Village in Kerala, India

Kottiyoor is a village and gram panchayat in the easterly hills of Kannur district in Kerala state. Kottiyoor is the twenty third wildlife sanctuary of Kerala, located in the hills of Western Ghats. The ancient pilgrimage conducted here yearly, called 'Kottiyoor Vysakha Mahotsavam', attracts around 50,000 devotees every year. The Bavali river flows through Kottiyoor.

== Toponymy ==
Kottiyoor comes from Koodi (Meeting) and Uuru (Precinct); the name comes from the pilgrimage in the region. In mythology, this is the place where the holy trinity (Brahma, Vishnu and Shiva), Veerabhadra, Bhadrakali, Shiva Bhutaganas, revered Sages and other holy men came together to complete the Daksha Yaga. It is believed that Sati Devi immolated herself here.

==Geography==
Kottiyoor is a hilly village on the eastern side of Kannur district. The terrain is undulating in nature and the extreme eastern side has forests bordering Karnataka state.

==Demographics==
As of 2011 Census, Kottiyoor village had population of 16,698 which constitutes 8,239 males and 8,459 females. Kottiyoor village spreads over an area of 155.01 km2 with 4,156 families residing in it. The sex ratio of Kottiyoor was 1,027 lower than state average of 1,084. Population of children in the age group 0-6 was 1,568 (9.4%) where 786 are males and 782 are females. Kottiyoor had an overall literacy of 94.8% higher than state average of 94%. The male literacy stands at 95.8% and female literacy was 93.9%.

==Biodiversity==
Kottiyoor is a part of the northern Western Ghats, (WWF code IM0135), it is classified as a tropical broad leaf forest. The region is a transition zone between the moist Cullenia-dominated forest in south to drier Dipterocarp forests in north. The region is classified under Critical biodiversity hot spot. The Kottiyoor forest is a part of Nilgiri Biosphere Reserve. Kottiyoor is connected to Wayanad through the Brahmagiri valley which is rich in wild flora and fauna.
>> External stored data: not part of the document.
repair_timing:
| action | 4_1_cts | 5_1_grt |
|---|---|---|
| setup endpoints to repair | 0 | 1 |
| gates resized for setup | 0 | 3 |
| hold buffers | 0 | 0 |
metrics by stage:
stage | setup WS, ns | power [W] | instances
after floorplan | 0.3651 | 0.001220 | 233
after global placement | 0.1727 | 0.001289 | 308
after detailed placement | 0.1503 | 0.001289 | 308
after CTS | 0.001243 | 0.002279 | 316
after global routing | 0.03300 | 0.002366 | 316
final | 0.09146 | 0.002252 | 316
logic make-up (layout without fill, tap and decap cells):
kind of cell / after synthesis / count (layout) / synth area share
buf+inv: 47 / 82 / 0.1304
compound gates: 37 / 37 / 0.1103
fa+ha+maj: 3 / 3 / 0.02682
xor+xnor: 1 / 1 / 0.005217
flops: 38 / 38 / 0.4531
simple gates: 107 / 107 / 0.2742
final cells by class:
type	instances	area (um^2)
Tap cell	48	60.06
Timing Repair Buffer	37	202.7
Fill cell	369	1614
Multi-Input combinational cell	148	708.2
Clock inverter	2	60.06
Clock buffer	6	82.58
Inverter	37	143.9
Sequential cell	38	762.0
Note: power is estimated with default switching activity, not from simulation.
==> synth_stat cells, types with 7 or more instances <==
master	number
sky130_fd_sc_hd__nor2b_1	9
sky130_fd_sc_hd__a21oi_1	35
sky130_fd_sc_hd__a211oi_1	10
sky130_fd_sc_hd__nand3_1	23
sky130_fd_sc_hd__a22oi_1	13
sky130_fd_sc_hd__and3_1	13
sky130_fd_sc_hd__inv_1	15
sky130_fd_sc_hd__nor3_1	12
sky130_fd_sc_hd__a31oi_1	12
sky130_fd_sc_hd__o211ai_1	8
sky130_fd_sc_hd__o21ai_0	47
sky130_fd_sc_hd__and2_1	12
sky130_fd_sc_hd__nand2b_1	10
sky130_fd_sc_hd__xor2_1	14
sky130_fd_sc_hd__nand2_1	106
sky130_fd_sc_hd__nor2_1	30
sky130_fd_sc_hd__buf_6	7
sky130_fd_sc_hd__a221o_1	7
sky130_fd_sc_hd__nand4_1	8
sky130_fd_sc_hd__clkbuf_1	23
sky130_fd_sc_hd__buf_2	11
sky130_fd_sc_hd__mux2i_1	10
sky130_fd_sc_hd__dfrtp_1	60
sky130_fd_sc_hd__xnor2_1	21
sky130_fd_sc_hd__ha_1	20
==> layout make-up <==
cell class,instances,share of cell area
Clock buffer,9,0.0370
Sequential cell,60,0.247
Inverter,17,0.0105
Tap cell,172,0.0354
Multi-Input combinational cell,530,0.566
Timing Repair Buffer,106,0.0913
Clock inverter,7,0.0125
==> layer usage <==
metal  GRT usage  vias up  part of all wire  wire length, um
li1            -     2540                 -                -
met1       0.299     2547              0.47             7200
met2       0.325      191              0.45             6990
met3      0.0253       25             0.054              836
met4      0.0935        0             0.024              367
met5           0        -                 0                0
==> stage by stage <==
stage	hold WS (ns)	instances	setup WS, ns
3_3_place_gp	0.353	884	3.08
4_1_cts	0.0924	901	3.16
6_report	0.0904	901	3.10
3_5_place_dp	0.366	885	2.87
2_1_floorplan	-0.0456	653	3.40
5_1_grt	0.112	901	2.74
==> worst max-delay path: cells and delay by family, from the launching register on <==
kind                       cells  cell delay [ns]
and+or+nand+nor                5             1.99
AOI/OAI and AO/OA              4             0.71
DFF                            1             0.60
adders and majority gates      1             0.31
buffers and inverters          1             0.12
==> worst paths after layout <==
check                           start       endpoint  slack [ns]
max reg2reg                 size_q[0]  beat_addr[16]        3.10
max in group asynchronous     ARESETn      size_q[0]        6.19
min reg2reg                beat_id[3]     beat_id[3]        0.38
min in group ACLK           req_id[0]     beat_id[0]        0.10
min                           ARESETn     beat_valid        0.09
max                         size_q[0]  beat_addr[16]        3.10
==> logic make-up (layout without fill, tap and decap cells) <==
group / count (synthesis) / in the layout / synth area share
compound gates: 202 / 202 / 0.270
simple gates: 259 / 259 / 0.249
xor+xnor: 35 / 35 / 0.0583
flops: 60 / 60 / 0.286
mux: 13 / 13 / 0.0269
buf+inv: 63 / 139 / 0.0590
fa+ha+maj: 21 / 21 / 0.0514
### src/rtl/if_fetch_ctrl.sv
// Fetch-stage sequencer: drives PC/nPC/IF-ID load enables, the nPC source select
// and the IF/ID NOP insert, with post-reset boot delay, sticky halt and fetch counter.
module if_fetch_ctrl #(
  parameter int unsigned BOOT_CYCLES = 2,
  parameter int unsigned CNT_W       = 16
) (
  input  logic             clk,
  input  logic             R,
  input  logic             stall_req,
  input  logic             jmpl_req,
  input  logic             branch_taken,
  input  logic             annul_ds,
  input  logic             halt_req,
  output logic             pc_le,
  output logic             npc_le,
  output logic             ifid_le,
  output logic             ch_clear,
  output logic [1:0]       npc_sel,
  output logic [CNT_W-1:0] fetch_count,
  output logic [1:0]       ctrl_state
);

  typedef enum logic [1:0] {
    S_BOOT  = 2'b00,
    S_RUN   = 2'b01,
    S_STALL = 2'b10,
    S_HALT  = 2'b11
  } state_t;

  localparam int unsigned BW = (BOOT_CYCLES > 1) ? $clog2(BOOT_CYCLES) : 1;
  // BOOT_CYCLES of 0 and 1 both leave BOOT on the first edge after release.
  localparam logic [BW-1:0] BOOT_LAST = (BOOT_CYCLES > 0) ? BW'(BOOT_CYCLES - 1) : '0;

  state_t           r_state;
  state_t           w_next;
  logic [BW-1:0]    r_boot_cnt;
  logic [CNT_W-1:0] r_fetch_count;
  logic             w_fetch;

  always_comb begin
    pc_le    = 1'b0;
    npc_le   = 1'b0;
    ifid_le  = 1'b0;
    ch_clear = 1'b1;
    npc_sel  = 2'b00;
    w_next   = r_state;
    case (r_state)
      S_BOOT: begin
        if (r_boot_cnt == BOOT_LAST) w_next = S_RUN;
      end
      // STALL only differs from RUN by its debug encoding; requests are serviced identically.
      S_RUN, S_STALL: begin
        if (halt_req) begin
          w_next = S_HALT;
        end else if (stall_req) begin
          ch_clear = 1'b0;
          w_next   = S_STALL;
        end else begin
          pc_le    = 1'b1;
          npc_le   = 1'b1;
          ifid_le  = 1'b1;
          ch_clear = annul_ds;
          if (jmpl_req)          npc_sel = 2'b01;
          else if (branch_taken) npc_sel = 2'b10;
          w_next = S_RUN;
        end
      end
      S_HALT: begin
        w_next = S_HALT;
      end
    endcase
  end

  assign w_fetch = ifid_le & ~ch_clear;

  always_ff @(posedge clk or negedge R) begin
    if (!R) begin
      r_state       <= S_BOOT;
      r_boot_cnt    <= '0;
      r_fetch_count <= '0;
    end else begin
      r_state <= w_next;
      if (r_state == S_BOOT && r_boot_cnt != BOOT_LAST)
        r_boot_cnt <= r_boot_cnt + BW'(1);
      if (w_fetch && r_fetch_count != '1)
        r_fetch_count <= r_fetch_count + CNT_W'(1);
    end
  end

  assign fetch_count = r_fetch_count;
  assign ctrl_state  = r_state;

endmodule

### config.mk
export PLATFORM = sky130hd
export DESIGN_NAME = if_fetch_ctrl
export DESIGN_NICKNAME = d
export VERILOG_FILES = /design/src/rtl/if_fetch_ctrl.sv
export SDC_FILE = /design/constraint.sdc
export NUM_CORES = 1
export LEC_CHECK = 0
export BUFFER_PORTS_ARGS = -buffer_cell sky130_fd_sc_hd__buf_4
export CAP_MARGIN = 20
export CORE_MARGIN = 5
export CORE_UTILIZATION = 49
export DETAILED_ROUTE_END_ITERATION = 10
export PLACE_DENSITY = 0.81
export SETUP_SLACK_MARGIN = 0.05
export SYNTH_ARGS = -nofsm -noshare
export SYNTH_HDL_FRONTEND = slang
export SYNTH_SLANG_ARGS = --single-unit
### constraint.sdc
create_clock -name clk -period 2.85 [get_ports clk]
set_clock_uncertainty 0.2 [all_clocks]
set_input_delay 0 -clock clk [delete_from_list [all_inputs] [get_ports clk]]
set_output_delay 0 -clock clk [all_outputs]
set_load 0.005 [all_outputs]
=== Kottiyoor Wildlife Sanctuary ===
Kottiyoor Wildlife Sanctuary in Kottiyoor is declared as a wild life sanctuary by the Government of Kerala in 2011. It is the 23rd wild life sanctuary in Kerala. The total area of the zone is 3,037.98 hectares. It well-known sanctuary in Kannur District. Kottiyoor Wild Life Sanctuary is adjacent to the Bandipur National Park, a tiger reserve park in Karnataka border.

==Tourism==
Kottiyoor is a tourist spot for biologists, nature sight seers and mountaineering trekkers. Neendunokki, Palukachiyamala, Chappumala, Pannyamala, and Kelakam are all serene green places suitable for eco-tourism. The forest has a large variety of birds and seasonal butterflies. Palukachipara's hilltop is a known location for usual trekkers'.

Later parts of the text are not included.